**Exercise materials**:
════════

### src/rtl/qspi_flash_responder_if.sv
// qspi_flash_responder_if: flash pad bundle plus the synchronous byte-wide memory port
interface qspi_flash_responder_if #(
    parameter int MEM_AW = 12
);
    logic              flash_csb;
    logic              flash_clk;
    logic [3:0]        io_in;
    logic [3:0]        io_out;
    logic [3:0]        io_oe;
    logic [MEM_AW-1:0] mem_addr;
    logic              mem_rd;
    logic [7:0]        mem_rdata;
    logic              cont_mode;
    logic              active;

    // Controller/memory side: drives the flash bus and returns memory data
    modport master (
        output flash_csb, flash_clk, io_in, mem_rdata,
        input  io_out, io_oe, mem_addr, mem_rd, cont_mode, active
    );

    // Responder side
    modport slave (
        input  flash_csb, flash_clk, io_in, mem_rdata,
        output io_out, io_oe, mem_addr, mem_rd, cont_mode, active
    );
endinterface

### src/rtl/qspi_flash_responder.sv
// qspi_flash_responder: oversampled SPI/QSPI flash target serving 0x03/0xEB reads from a byte memory
module qspi_flash_responder #(
    parameter int MEM_AW    = 12,
    parameter int DUMMY_QIO = 4
) (
    input logic                   clock,
    input logic                   resetb,
    qspi_flash_responder_if.slave bus
);
    localparam logic [2:0] S_IDLE  = 3'd0;
    localparam logic [2:0] S_CMD   = 3'd1;
    localparam logic [2:0] S_ADDR  = 3'd2;
    localparam logic [2:0] S_MODE  = 3'd3;
    localparam logic [2:0] S_DUMMY = 3'd4;
    localparam logic [2:0] S_DATA  = 3'd5;
    localparam logic [2:0] S_IGN   = 3'd6;

    localparam logic [7:0] DUMMY_LAST = 8'(DUMMY_QIO > 0 ? DUMMY_QIO - 1 : 0);

    logic [1:0]        csb_sync_q;
    logic [2:0]        clk_sync_q;
    logic [3:0]        io_s1_q, io_s2_q;
    logic [2:0]        state_q, state_d;
    logic [7:0]        cnt_q, cnt_d;
    logic [23:0]       sr_q, sr_d;
    logic              quad_q, quad_d;
    logic              cont_q, cont_d;
    logic [MEM_AW-1:0] addr_q, addr_d;
    logic              rd_q, rd_d;
    logic [3:0]        out_q, out_d;
    logic [3:0]        oe_q, oe_d;
    logic [7:0]        sh_q, sh_d;
    logic [2:0]        bcnt_q, bcnt_d;
    logic              rvalid_q;
    logic [7:0]        buf_q;

    logic              csb, rise, fall;
    logic [23:0]       shin;
    logic [7:0]        byte_v;
    logic [2:0]        bcnt_last;
    logic              addr_last;

    assign csb       = csb_sync_q[1];
    assign rise      = clk_sync_q[1] & ~clk_sync_q[2];
    assign fall      = ~clk_sync_q[1] & clk_sync_q[2];
    assign shin      = quad_q ? {sr_q[19:0], io_s2_q} : {sr_q[22:0], io_s2_q[0]};
    assign byte_v    = (bcnt_q == 3'd0) ? buf_q : sh_q;
    assign bcnt_last = quad_q ? 3'd1 : 3'd7;
    assign addr_last = cnt_q == (quad_q ? 8'd5 : 8'd23);

    // Two-flop synchronizers; io follows the same depth so data stays aligned with the clock edge
    always_ff @(posedge clock or negedge resetb) begin
        if (!resetb) begin
            csb_sync_q <= 2'b11;
            clk_sync_q <= 3'b000;
            io_s1_q    <= 4'h0;
            io_s2_q    <= 4'h0;
        end else begin
            csb_sync_q <= {csb_sync_q[0], bus.flash_csb};
            clk_sync_q <= {clk_sync_q[1:0], bus.flash_clk};
            io_s1_q    <= bus.io_in;
            io_s2_q    <= io_s1_q;
        end
    end

    // Transaction decode: rises shift in command/address/mode, falls shift out data; csb high wins
    always_comb begin
        state_d = state_q;
        cnt_d   = cnt_q;
        sr_d    = sr_q;
        quad_d  = quad_q;
        cont_d  = cont_q;
        addr_d  = addr_q;
        rd_d    = 1'b0;
        out_d   = out_q;
        oe_d    = oe_q;
        sh_d    = sh_q;
        bcnt_d  = bcnt_q;
        if (csb) begin
            state_d = S_IDLE;
            cnt_d   = 8'd0;
            bcnt_d  = 3'd0;
            out_d   = 4'h0;
            oe_d    = 4'h0;
        end else begin
            case (state_q)
                S_IDLE: begin
                    state_d = cont_q ? S_ADDR : S_CMD;
                    quad_d  = cont_q;
                    cnt_d   = 8'd0;
                end
                S_CMD: if (rise) begin
                    sr_d  = shin;
                    cnt_d = cnt_q + 8'd1;
                    if (cnt_q == 8'd7) begin
                        cnt_d   = 8'd0;
                        state_d = (shin[7:0] == 8'h03 || shin[7:0] == 8'hEB) ? S_ADDR : S_IGN;
                        quad_d  = shin[7:0] == 8'hEB;
                        cont_d  = (shin[7:0] == 8'hFF) ? 1'b0 : cont_q;
                    end
                end
                S_ADDR: if (rise) begin
                    sr_d  = shin;
                    cnt_d = cnt_q + 8'd1;
                    if (addr_last) begin
                        cnt_d   = 8'd0;
                        addr_d  = shin[MEM_AW-1:0];
                        rd_d    = 1'b1;
                        state_d = quad_q ? S_MODE : S_DATA;
                    end
                end
                S_MODE: if (rise) begin
                    sr_d  = shin;
                    cnt_d = cnt_q + 8'd1;
                    if (cnt_q == 8'd1) begin
                        cnt_d   = 8'd0;
                        cont_d  = shin[5:4] == 2'b10;
                        state_d = (DUMMY_QIO == 0) ? S_DATA : S_DUMMY;
                    end
                end
                S_DUMMY: if (rise) begin
                    cnt_d = cnt_q + 8'd1;
                    if (cnt_q == DUMMY_LAST) begin
                        cnt_d   = 8'd0;
                        state_d = S_DATA;
                    end
                end
                S_DATA: if (fall) begin
                    out_d  = quad_q ? byte_v[7:4] : {2'b00, byte_v[7], 1'b0};
                    oe_d   = quad_q ? 4'b1111 : 4'b0010;
                    sh_d   = quad_q ? {byte_v[3:0], 4'h0} : {byte_v[6:0], 1'b0};
                    bcnt_d = (bcnt_q == bcnt_last) ? 3'd0 : bcnt_q + 3'd1;
                    if (bcnt_q == 3'd0) begin
                        addr_d = addr_q + MEM_AW'(1);
                        rd_d   = 1'b1;
                    end
                end
                S_IGN: oe_d = 4'h0;
                default: state_d = S_IDLE;
            endcase
        end
    end

    // State registers; the prefetch buffer captures memory data one clock after the strobe
    always_ff @(posedge clock or negedge resetb) begin
        if (!resetb) begin
            state_q  <= S_IDLE;
            cnt_q    <= 8'd0;
            sr_q     <= 24'd0;
            quad_q   <= 1'b0;
            cont_q   <= 1'b0;
            addr_q   <= '0;
            rd_q     <= 1'b0;
            out_q    <= 4'h0;
            oe_q     <= 4'h0;
            sh_q     <= 8'd0;
            bcnt_q   <= 3'd0;
            rvalid_q <= 1'b0;
            buf_q    <= 8'd0;
        end else begin
            state_q  <= state_d;
            cnt_q    <= cnt_d;
            sr_q     <= sr_d;
            quad_q   <= quad_d;
            cont_q   <= cont_d;
            addr_q   <= addr_d;
            rd_q     <= rd_d;
            out_q    <= out_d;
            oe_q     <= oe_d;
            sh_q     <= sh_d;
            bcnt_q   <= bcnt_d;
            rvalid_q <= rd_q;
            buf_q    <= rvalid_q ? bus.mem_rdata : buf_q;
        end
    end

    assign bus.io_out    = out_q;
    assign bus.io_oe     = oe_q;
    assign bus.mem_addr  = addr_q;
    assign bus.mem_rd    = rd_q;
    assign bus.cont_mode = cont_q;
    assign bus.active    = state_q != S_IDLE;
endmodule

### src/flat_wrapper.sv
// flat-port wrapper written by rule: the top's interface ports become plain ports
module qspi_flash_responder_flat 
#(
    parameter int MEM_AW    = 12,
    parameter int DUMMY_QIO = 4
)
  (clock, resetb, bus_flash_csb, bus_flash_clk, bus_io_in, bus_mem_rdata, bus_io_out, bus_io_oe, bus_mem_addr, bus_mem_rd, bus_cont_mode, bus_active);
  qspi_flash_responder_if #(.MEM_AW(MEM_AW)) bus_i ();
  input logic clock;
  input logic resetb;
  input wire logic [$bits(bus_i.flash_csb)-1:0] bus_flash_csb;
  input wire logic [$bits(bus_i.flash_clk)-1:0] bus_flash_clk;
  input wire logic [$bits(bus_i.io_in)-1:0] bus_io_in;
  input wire logic [$bits(bus_i.mem_rdata)-1:0] bus_mem_rdata;
  output wire logic [$bits(bus_i.io_out)-1:0] bus_io_out;
  output wire logic [$bits(bus_i.io_oe)-1:0] bus_io_oe;
  output wire logic [$bits(bus_i.mem_addr)-1:0] bus_mem_addr;
  output wire logic [$bits(bus_i.mem_rd)-1:0] bus_mem_rd;
  output wire logic [$bits(bus_i.cont_mode)-1:0] bus_cont_mode;
  output wire logic [$bits(bus_i.active)-1:0] bus_active;
  assign bus_i.flash_csb = bus_flash_csb;
  assign bus_i.flash_clk = bus_flash_clk;
  assign bus_i.io_in = bus_io_in;
  assign bus_i.mem_rdata = bus_mem_rdata;
  assign bus_io_out = bus_i.io_out;
  assign bus_io_oe = bus_i.io_oe;
  assign bus_mem_addr = bus_i.mem_addr;
  assign bus_mem_rd = bus_i.mem_rd;
  assign bus_cont_mode = bus_i.cont_mode;
  assign bus_active = bus_i.active;
  qspi_flash_responder #(.MEM_AW(MEM_AW), .DUMMY_QIO(DUMMY_QIO)) u_core (.clock(clock), .resetb(resetb), .bus(bus_i));
endmodule
### config.mk
export PLATFORM = sky130hd
export DESIGN_NAME = qspi_flash_responder_flat
export DESIGN_NICKNAME = d
export VERILOG_FILES = /design/src/rtl/qspi_flash_responder_if.sv /design/src/rtl/qspi_flash_responder.sv /design/src/flat_wrapper.sv
export SDC_FILE = /design/constraint.sdc
export NUM_CORES = 1
export LEC_CHECK = 0
export CAP_MARGIN = 40
export CORE_MARGIN = 2
export CORE_UTILIZATION = 57
export CTS_CLUSTER_DIAMETER = 40
export DETAILED_ROUTE_END_ITERATION = 8
export GPL_TIMING_DRIVEN = 0
export HOLD_SLACK_MARGIN = 0.08
export PLACE_DENSITY_LB_ADDON = 0.1
export SYNTH_ARGS = -nofsm -noshare
export SYNTH_HDL_FRONTEND = slang
export SYNTH_SLANG_ARGS = --single-unit
### constraint.sdc
create_clock -name clock -period 2.4 [get_ports clock]
set_input_delay 0.24 -clock clock [delete_from_list [all_inputs] [get_ports clock]]
set_output_delay 0.24 -clock clock [all_outputs]
set_load 0.01 [all_outputs]
## After elaboration in Yosys (flattened, before gate mapping)

Index checks and enable logic that the tools add are counted.

- Reduce and logical (&&, ||, !) cells: 22
- Muxes and demuxes: 60
- Bitwise gates (word level): 5
- $add $sub $neg: 3
- Equal/unequal tests: 34

Operators by type and width:

| operator | count |
|---|---|
| $mux 8 | 11 |
| $mux 12 | 5 |
| $mux 3 | 16 |
| $pmux 8 s5 | 1 |
| $mux 4 | 7 |
| $ne 3x1->1 const B | 9 |
| $pmux 12 s2 | 1 |
| $ne 2x1->1 const B | 10 |
| $pmux 3 s6 | 1 |
| $eq 8x2->1 const B | 2 |
| $eq 8x8->1 const B | 2 |
| $add 12x1->12 const B | 1 |
| $mux 1 | 12 |
| $reduce_bool 2->1 | 5 |
| $eq 3x3->1 const B | 3 |
| $reduce_and 9->1 | 1 |
| $add 8x1->8 const B | 1 |
| $eq 8x1->1 const B | 1 |
| $eq 8x3->1 const B | 1 |
| $eq 8x8->1 | 1 |
| $pmux 4 s2 | 1 |
| $reduce_and 7->1 | 1 |
| $eq 3x2->1 const B | 2 |
| $logic_not 3->1 | 2 |
| other kinds (19) | 27 |

- Input port bits: 16
- Word-level logic and storage cells: 141
- Register bits after elaboration: 78
- Output and inout port bits: 23

## Longest topological paths before layout

Gate-level depths: netlist (run 1).

- Depth in word-level cells: 8
- Depth in mapped cells: 8
- Depth with buffers taken out: 7

## Least setup slack after synthesis (run 1)

OpenSTA, ideal clock, no wires.

- Path kind: reg2reg
- Start point: register u_core.bcnt_q[0]
- End point: register u_core.addr_q[0] (netlist: u_core.bus.mem_addr[0])
- Data required time: 2.276 ns
- Path buffers: 1
- Data arrival time: 1.882 ns
- Library setup time: 0.124 ns
- Cell stages (with the launch flop): 8
- Clock period less this slack: 2.006 ns
- Setup slack: 0.394 ns
- Cells stage by stage: dfrtp_1 inv_1 ha_1 nor2b_1 clkbuf_1 a32oi_1 or2_2 a211o_1

- Word-level cells in the longest chain between the ends: 3

RTL lines:

| item | line | text |
|---|---|---|
| start, declared | qspi_flash_responder.sv:33 | `logic [2:0] bcnt_q, bcnt_d;` |
| start signal, assigned | qspi_flash_responder.sv:171 | `bcnt_q <= bcnt_d;` |
| $logic_not 3->1 | qspi_flash_responder.sv:133 | `if (bcnt_q == 3'd0) begin` |
| $ne 2x1->1 (no line) | - |  |
| $reduce_and 6->1 (no line) | - |  |
| end signal, assigned | qspi_flash_responder.sv:166 | `addr_q <= addr_d;` |
| end, declared | qspi_flash_responder.sv:28 | `logic [MEM_AW-1:0] addr_q, addr_d;` |

No other way between the ends.
A chain may end at the register's enable or synchronous reset.

## Final worst setup path (run 1)

- Start point: register u_core.cnt_q[5]
- End point: register u_core.state_q[0]

- Word-level cells in the longest chain between the ends: 3
- Elaborated cells on any way between the ends: 9
- Classes of those cells: eq/ne: 8; reduce/logical: 1

RTL lines:

| item | line | text |
|---|---|---|
| start, declared | qspi_flash_responder.sv:24 | `logic [7:0] cnt_q, cnt_d;` |
| start signal, assigned | qspi_flash_responder.sv:162 | `cnt_q <= cnt_d;` |
| $eq 8x2->1 (tied with other cells) | qspi_flash_responder.sv:123 | `if (cnt_q == DUMMY_LAST) begin` |
| $ne 3x1->1 (no line) | - |  |
| $reduce_and 9->1 (no line) (*) | - |  |
| end signal, assigned | qspi_flash_responder.sv:161 | `state_q <= state_d;` |
| end, declared | qspi_flash_responder.sv:23 | `logic [2:0] state_q, state_d;` |

Every way passes the cells marked *; elsewhere a longest branch is shown, timed or not.

==> results of run 1 <==
==> flip-flops by register name (all words and copies together) (netlist names) <==
register and cells:
u_core.bus.mem_addr 12, u_core.sr_q 11, u_core.buf_q 8, u_core.cnt_q 8, u_core.sh_q 7, u_core.bus.io_out 4, u_core.io_s1_q 4, u_core.io_s2_q 4
u_core.bcnt_q 3, u_core.clk_sync_q 3, u_core.state_q 3, u_core.bus.io_oe 2, u_core.csb_sync_q 2, u_core.bus.cont_mode 1, u_core.bus.mem_rd 1, u_core.quad_q 1
u_core.rvalid_q 1
==> final cells by class <==
class | count | share of cell area [%]
Tap cell | 80 | 2.15
Buffer | 26 | 2.53
Clock inverter | 6 | 2.07
Clock buffer | 10 | 2.74
Sequential cell | 75 | 40.4
Timing Repair Buffer | 40 | 8.93
Multi-Input combinational cell | 286 | 40.0
Inverter | 15 | 1.21
==> worst reg2reg max path, cell delays in order, from the launching register on <==
cell and delay (ns):
dfrtp_1 0.46, nor4_4 0.43, a31oi_1 0.18, a221o_2 0.42
buf_2 0.19, o311ai_0 0.33, nand2_1 0.10
==> cells by family after synthesis <==
family	share of synthesized area, %
compound gates	16.4
xor+xnor	0.450
fa+ha+maj	1.93
buf+inv	4.40
flops	48.2
mux	9.48
simple gates	19.1
==> path summary, 6_finish.rpt <==
path,start,end,slack [ns]
worst max-delay path,u_core.cnt_q[5]$_DFFE_PN0P_,u_core.state_q[0]$_DFFE_PN0P_,0.19
worst min-delay path,bus_flash_csb,u_core.csb_sync_q[0]$_DFF_PN1_,0.30
worst max register to register,u_core.cnt_q[5]$_DFFE_PN0P_,u_core.state_q[0]$_DFFE_PN0P_,0.19
worst min register to register,u_core.io_s1_q[0]$_DFF_PN0_,u_core.io_s2_q[0]$_DFF_PN0_,0.35
max in group asynchronous,resetb,u_core.clk_sync_q[1]$_DFF_PN0_,1.50
min in group asynchronous,resetb,u_core.quad_q$_DFFE_PN0P_,0.35
==> per-layer routing <==
layer  wire length [um]  GRT usage [%]  up-vias
li1                   -              -     1562
met1               4200           37.2     1600
met2               4040           38.0       97
met3                481           6.29       10
met4                 91           8.52        0
met5                  0              0        -
==> repair_timing <==
item / CTS / global route
endpoints found under the hold margin: 25 / 0
gates resized for setup: 0 / 6
setup endpoints to repair: 0 / 15
hold buffers: 1 / 0
==> metrics by stage <==
step,TNS [ns],instances
CTS,0,538
detailed placement,0,521
floorplan,0,402
finish,0,538
global route,0,538
global placement,-110.32,520
==> where the power goes <==
group	switching (uW)	internal, uW	total [uW]
Combinational	817	666	1480
Clock	510	598	1110
Sequential	257	1530	1780
==> layout by cell type, fill, tap and decap left out, types with 3 or more instances in the layout <==
| cell type | netlist | routed |
|---|---|---|
| nand4_1 | 6 | 6 |
| o21ai_0 | 26 | 26 |
| a2bb2oi_1 | 10 | 10 |
| o311ai_0 | 3 | 3 |
| nor2b_1 | 4 | 4 |
| clkdlybuf4s50_1 | 0 | 37 |
| o22ai_1 | 5 | 5 |
| o31ai_1 | 6 | 6 |
| buf_2 | 8 | 8 |
| a31oi_1 | 5 | 5 |
| inv_1 | 14 | 14 |
| ha_1 | 6 | 6 |
| mux2_2 | 15 | 15 |
| clkbuf_8 | 0 | 9 |
| a21oi_1 | 16 | 16 |
| nor3_1 | 13 | 13 |
| and3_1 | 4 | 4 |
| mux2i_1 | 20 | 20 |
| dfrtp_1 | 73 | 73 |
| nor4_1 | 3 | 3 |
| nand2_1 | 53 | 53 |
| nand3_1 | 13 | 13 |
| buf_4 | 2 | 3 |
| clkbuf_1 | 14 | 13 |
| o211ai_1 | 6 | 6 |
| nor3b_1 | 4 | 4 |
| nor2_1 | 29 | 29 |
==> metrics.md, run 1 <==
| Metric | Value |
|---|---|
| Sink Count | 75 |
| 1st-pass router iterations | 4 |
| Via Count | 3,269 |
| Starting DRT DRC Count | 164 |
| Postcts setup bufs | 0 |
| Placed Area | 4400 um^2 |
| GR Overflow Total | 0 |
| Max-slew violations | 0 |
| Height of the die | 86.7 um |
| Clock buffer depth | 2 |
| Critical path data required time | 2.64 ns |
| Unique cell type count in the Yosys netlist | 59 |
| Count leader, synth | dfrtp_1 |
| Slew HR | 52.4% |
| Async SR Flop Fraction | 100% |
| Largest net degree at the start of global routing | 49 |
| Synthesized cell area | 3890 um^2 |
| Post-synthesis sequential area ratio | 48.2% |
| CTS buffer count | 9 |
| Max-Cap Viols | 0 |
| Yosys warns | 0 |
| Final GP Congestion | 0.883 |
| Critical Path Fanout Max | 10 |
| Post-Syn Area per Cell | 9.69 um^2 |
| CTS root buffer | clkbuf_8 |
| Cell area after layout | 4650 um^2 |
| Routed WL | 8.81 mm |
| Gr usage total | 25.7% |
| Die X | 86.7 um |
| Synth area leader | dfrtp_1 |
| Post-route DRC | 0 |
| Layout cells sized above 1 | 12.2% |
| Area of the multi-input gates | 1860 um^2 |
| Wire length per cell | 16.4 um |
| Initial Util | 58.0% |
| Power after layout | 4370 uW |
| Final core occ | 69.3% |
| WHS Path Cells | 1 |
| CP endpoint kind | flop |
| WHS | 0.296 ns |
| Pre-CTS setup slack | 0.0620 ns |
| Setup crit start kind | flop |
| Static Leak | 0.00206 uW |
| Reg area | 1880 um^2 |
| CTS tree | built |
| Final Hold Viols | 0 |
| Critical Path AT | 2.45 ns |
| Fraction of the cycle the final worst path needs | 92.0% |
| Detail Placement HPWL | 6.28 mm |
| WP depth | 6 |
| Number of port buffers | 38 |
| Top post-synthesis cells by area | dfrtp_1 47%, mux2i_1 5.1%, nand2_1 5.1%, mux2_2 4.3%, o21ai_0 3.3% |
| Slowest stage cell, crit path | dfrtp_1 |
| RSZ-0062 raised after global routing | false |
| Max incr delay on CP | 0.46 ns |
| Final worst slack | 0.192 ns |
| Fill cells | 528 |
| Syn_nets | 424 |
| Vias in the first global route | 3,114 |
| Mapped Cells | 402 |
| Setup Skew | 0.0122 ns |
| #FFs+latches synth | 75 |
| VDD IR-drop max | 0.000510 V |
| Die area | 7510 um^2 |
| Slew @ Worst Pin | 0.713 ns |
| Synth Flop Type | dfrtp_1 |
| Cells on worst reg2reg path | 6 |
| # rows | 30 |
| Via/cell ratio | 6.08 |
| Synth cell count leaders | 73 x dfrtp_1, 53 x nand2_1, 29 x nor2_1 |
| Crit-path cells | nor4_4, a31oi_1, a221o_2, buf_2, o311ai_0, nand2_1 |
| Pwr per Cell Area | 940 nW/um^2 |
| Status | completed |
| Layout area overhead | 19.5% |
| Final count of negative-setup-slack endpoints | 0 |
| Clock Pin Slew Worst Setup and Hold Paths | 0.08 ns |
| Initial antenna violation count | 0 |
| Global-route wire length before repair | 14.9 mm |
| Post-layout min period | 2.21 ns |
| Nets | 475 |
| Worst-Skew Late Latency | 0.36 ns |
| Crit-path leading delay family | compound AO/OA/AOI/OAI gates |
| H-tree depth | 3 |
| Core Area | 6720 um^2 |
| Final ANT Viol Nets | 0 |
| Top cell type's share of synthesized area | 46.9% |
| N_diodes | 0 |
| EDFF count, synth | 0 |
| Max Freq | 453 MHz |
| Buf/Inv on CP | 1 |
| I/O Pins | 39 |
| Hold crit path type | in2reg |
| Worst setup path class | reg2reg |
Power figures use the tool's default switching activity.
==> run 2, diff against run 1 <==
--- a/config.mk
+++ b/config.mk
@@ -7,7 +7,7 @@
 export LEC_CHECK = 0
 export CAP_MARGIN = 40
 export CORE_MARGIN = 2
-export CORE_UTILIZATION = 57
+export CORE_UTILIZATION = 40
 export CTS_CLUSTER_DIAMETER = 40
 export DETAILED_ROUTE_END_ITERATION = 8
 export GPL_TIMING_DRIVEN = 0
==> run 2 against run 1 <==
- hold slack got worse by 0.0077 ns
- die area rose by 40%
- flip-flop and latch count did not move
- final cell count rose by 10%
- critical path depth rose by 1
- worst setup slack improved by 0.010 ns
- clock skew rose by 0.0015 ns
- sequential share of layout area fell by 0.28 points
- maximum frequency rose by 0.46%
- utilization fell by 20 points
- via count fell by 1.6%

════════

**Requirement**:
Produce a word-for-word copy of everything above from the line holding "export SYNTH_HDL_FRONTEND = slang" down to the line holding "const B | 9 |", with both of those lines kept.

**Reply to the exercise**:
export SYNTH_HDL_FRONTEND = slang
export SYNTH_SLANG_ARGS = --single-unit
### constraint.sdc
create_clock -name clock -period 2.4 [get_ports clock]
set_input_delay 0.24 -clock clock [delete_from_list [all_inputs] [get_ports clock]]
set_output_delay 0.24 -clock clock [all_outputs]
set_load 0.01 [all_outputs]
## After elaboration in Yosys (flattened, before gate mapping)

Index checks and enable logic that the tools add are counted.

- Reduce and logical (&&, ||, !) cells: 22
- Muxes and demuxes: 60
- Bitwise gates (word level): 5
- $add $sub $neg: 3
- Equal/unequal tests: 34

Operators by type and width:

| operator | count |
|---|---|
| $mux 8 | 11 |
| $mux 12 | 5 |
| $mux 3 | 16 |
| $pmux 8 s5 | 1 |
| $mux 4 | 7 |
| $ne 3x1->1 const B | 9 |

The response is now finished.